Sorry for the gap between posts - been to the UK and back now.  Dad - still the same - mentally OK, totally bored, fed up in the hospital, wants to go home, where he can still imagine his surroundings.  It's a waiting game at the moment... meanwhile, I am back and its been Oscar season!  I had to see a lot of movies in the last three weeks - to whit:  my Oscar favourites were: Warhorse and Hugo.  Both of them - absolutely marvellous.  Without going into detail: I thought 'The Artist' to be very good and enjoyable - but not really original?  It didn't engage the emotions. "The Descendants" - I thought very average - the older teenage girl was great, Clooney was 'himself' and didn't move me at all.  I didn't even shed a tear in this film - I think because the wife was always comatose - we didn't have a chance to relate to her.  The scene in which he bid goodbye to her - left me cold - he doesn't have it in him to act this well.  However, Clooney in comedy or as a villain (he was brilliant in The Ides of March) - superb. Hugo and Warhorse - moved me, and my friends to tears.  How could Ben Kingsley not be nominated for an Oscar???  The ways of Hollywood are strange. ... I digress - the point of the title of this post is to mention that my friend and I try to defeat the rip-off prices of the refreshments at our local movie house (we don't like poporn and sweets anyway) - by taking in our own take-away coffee concealed in our handbags. It backfired this time:  in the dark, when we attempted to retrieve our take-away polystyrene cups from the depth of our purses, both of us found that the lids had come off, our handbags were stained with spilled coffee and my friend burnt her finger, sticking it into the cup. The following week, having changed purses, (mine was in the wash), I did a big supermarket shop,only to find I had left my wallet at home.  Will we change our habits? Not a damn.  At the next movie (Warhorse), my friend had brought her stainles steel coffee mugs from home and asked the cafeteria to decant our take-aways into these . That worked perfectly, thank you.

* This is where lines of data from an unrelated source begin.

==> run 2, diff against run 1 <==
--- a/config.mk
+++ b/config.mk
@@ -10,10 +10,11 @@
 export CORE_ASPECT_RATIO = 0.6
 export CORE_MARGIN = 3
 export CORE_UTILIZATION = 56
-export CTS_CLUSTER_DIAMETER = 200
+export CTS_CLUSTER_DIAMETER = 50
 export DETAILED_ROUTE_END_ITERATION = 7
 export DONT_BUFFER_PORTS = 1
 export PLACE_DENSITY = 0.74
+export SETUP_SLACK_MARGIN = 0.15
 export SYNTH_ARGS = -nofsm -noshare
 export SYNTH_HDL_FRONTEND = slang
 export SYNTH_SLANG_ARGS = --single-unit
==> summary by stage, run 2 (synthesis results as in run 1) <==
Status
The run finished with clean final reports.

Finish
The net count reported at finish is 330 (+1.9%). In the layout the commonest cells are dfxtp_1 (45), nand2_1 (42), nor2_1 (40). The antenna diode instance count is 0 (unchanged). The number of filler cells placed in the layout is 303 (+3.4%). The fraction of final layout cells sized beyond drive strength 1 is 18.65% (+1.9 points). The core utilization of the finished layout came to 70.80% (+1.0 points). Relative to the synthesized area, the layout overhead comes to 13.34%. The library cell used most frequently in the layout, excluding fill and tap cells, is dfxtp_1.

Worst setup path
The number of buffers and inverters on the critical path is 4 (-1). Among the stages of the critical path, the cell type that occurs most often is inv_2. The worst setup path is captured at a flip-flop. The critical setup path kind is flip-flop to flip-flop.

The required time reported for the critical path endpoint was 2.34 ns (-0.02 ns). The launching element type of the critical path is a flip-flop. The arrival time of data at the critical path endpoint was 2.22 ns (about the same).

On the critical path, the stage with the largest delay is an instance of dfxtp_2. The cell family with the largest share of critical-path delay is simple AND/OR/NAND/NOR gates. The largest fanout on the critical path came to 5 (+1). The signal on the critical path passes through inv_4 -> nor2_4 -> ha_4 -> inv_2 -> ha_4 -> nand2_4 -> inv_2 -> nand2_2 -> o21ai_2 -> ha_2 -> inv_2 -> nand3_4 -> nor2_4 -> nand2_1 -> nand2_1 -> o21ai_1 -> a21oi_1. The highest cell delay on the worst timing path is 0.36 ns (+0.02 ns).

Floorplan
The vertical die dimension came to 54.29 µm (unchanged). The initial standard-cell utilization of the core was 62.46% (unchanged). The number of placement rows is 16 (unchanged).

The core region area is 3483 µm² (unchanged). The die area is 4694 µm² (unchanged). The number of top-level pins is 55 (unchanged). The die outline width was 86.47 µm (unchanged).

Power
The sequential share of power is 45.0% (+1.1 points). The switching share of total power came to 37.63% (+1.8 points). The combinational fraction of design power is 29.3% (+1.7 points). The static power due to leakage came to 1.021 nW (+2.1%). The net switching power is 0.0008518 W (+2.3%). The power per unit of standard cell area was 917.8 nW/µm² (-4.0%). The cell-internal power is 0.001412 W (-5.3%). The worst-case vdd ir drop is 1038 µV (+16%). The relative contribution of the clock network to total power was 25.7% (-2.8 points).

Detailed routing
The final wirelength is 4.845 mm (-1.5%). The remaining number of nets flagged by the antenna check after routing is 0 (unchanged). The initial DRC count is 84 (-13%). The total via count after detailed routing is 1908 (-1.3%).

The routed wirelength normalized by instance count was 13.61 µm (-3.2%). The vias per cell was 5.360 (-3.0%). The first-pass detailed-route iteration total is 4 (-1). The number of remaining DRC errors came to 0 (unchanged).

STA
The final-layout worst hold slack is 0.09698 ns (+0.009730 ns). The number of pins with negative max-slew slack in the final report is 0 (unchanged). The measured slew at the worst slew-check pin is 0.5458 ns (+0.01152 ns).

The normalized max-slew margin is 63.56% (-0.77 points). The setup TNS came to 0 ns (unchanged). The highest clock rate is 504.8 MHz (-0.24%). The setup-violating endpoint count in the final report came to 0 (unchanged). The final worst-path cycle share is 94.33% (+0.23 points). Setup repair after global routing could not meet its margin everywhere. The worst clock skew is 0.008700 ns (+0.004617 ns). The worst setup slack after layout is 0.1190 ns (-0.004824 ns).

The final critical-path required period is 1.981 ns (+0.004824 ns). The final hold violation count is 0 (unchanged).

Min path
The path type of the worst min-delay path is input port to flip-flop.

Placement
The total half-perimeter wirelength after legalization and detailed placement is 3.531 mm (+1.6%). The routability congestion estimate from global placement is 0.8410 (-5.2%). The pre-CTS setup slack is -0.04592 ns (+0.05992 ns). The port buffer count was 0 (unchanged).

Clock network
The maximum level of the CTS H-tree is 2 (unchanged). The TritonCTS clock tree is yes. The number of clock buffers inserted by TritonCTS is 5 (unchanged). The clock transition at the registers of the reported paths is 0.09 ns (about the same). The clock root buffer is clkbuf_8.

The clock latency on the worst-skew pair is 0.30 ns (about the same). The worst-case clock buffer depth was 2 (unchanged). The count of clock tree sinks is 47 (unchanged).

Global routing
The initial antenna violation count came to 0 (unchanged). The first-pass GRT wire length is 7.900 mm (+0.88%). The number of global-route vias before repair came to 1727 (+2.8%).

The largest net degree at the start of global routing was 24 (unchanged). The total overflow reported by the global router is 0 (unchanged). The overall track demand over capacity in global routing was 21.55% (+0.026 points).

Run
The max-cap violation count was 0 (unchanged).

  1. Soggy purse huh? See where cheating gets you! My wife wants to see Warhorse but is afraid of all the horse carnage. We both want to see Hugo.

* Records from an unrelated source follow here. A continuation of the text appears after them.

`config.mk`:
```
export PLATFORM = sky130hd
export DESIGN_NAME = alu_mc
export DESIGN_NICKNAME = d
export VERILOG_FILES = /design/src/rtl/alu_mc.sv
export SDC_FILE = /design/constraint.sdc
export NUM_CORES = 1
export LEC_CHECK = 0
export BUFFER_PORTS_ARGS = -buffer_cell sky130_fd_sc_hd__clkbuf_2
export CAP_MARGIN = 20
export CORE_MARGIN = 4
export CORE_UTILIZATION = 55
export CTS_BUF_LIST = sky130_fd_sc_hd__clkbuf_8
export DETAILED_ROUTE_END_ITERATION = 16
export PLACE_DENSITY = 0.74
export SYNTH_ARGS = -nofsm -noshare
export SYNTH_HDL_FRONTEND = slang
export SYNTH_SLANG_ARGS = --single-unit
```
`constraint.sdc`:
```
create_clock -name clk -period 3 [get_ports clk]
set_clock_uncertainty 0.15 [all_clocks]
set_input_delay 0.45 -clock clk [delete_from_list [all_inputs] [get_ports clk]]
set_output_delay 0.45 -clock clk [all_outputs]
set_load 0.005 [all_outputs]
```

    As far as the Oscars go, I detest them. I sat through the damn things because my wife asked me to. I was even allowed to make comments. The height of the night was when the guy mimicked Angellina's leg pose.

    Agellina better start eating, her arms and face looked emaciated to me.

  2. You will both love Hugo and Warhorse - I sneaked a look at the end of the book before seeing the film - in case he died! He does not!! Your wife can relax - an uplifting, wonderful story. I confess I did hide my eyes during the bad war scenes though (thankfully, not too many).

  3. A friend saw Warhorse and cried her eyes out. I know, now, what movie to go rent when I need a good cry!

  4. Yes, but you will enjoy every single tear! Don't miss it!!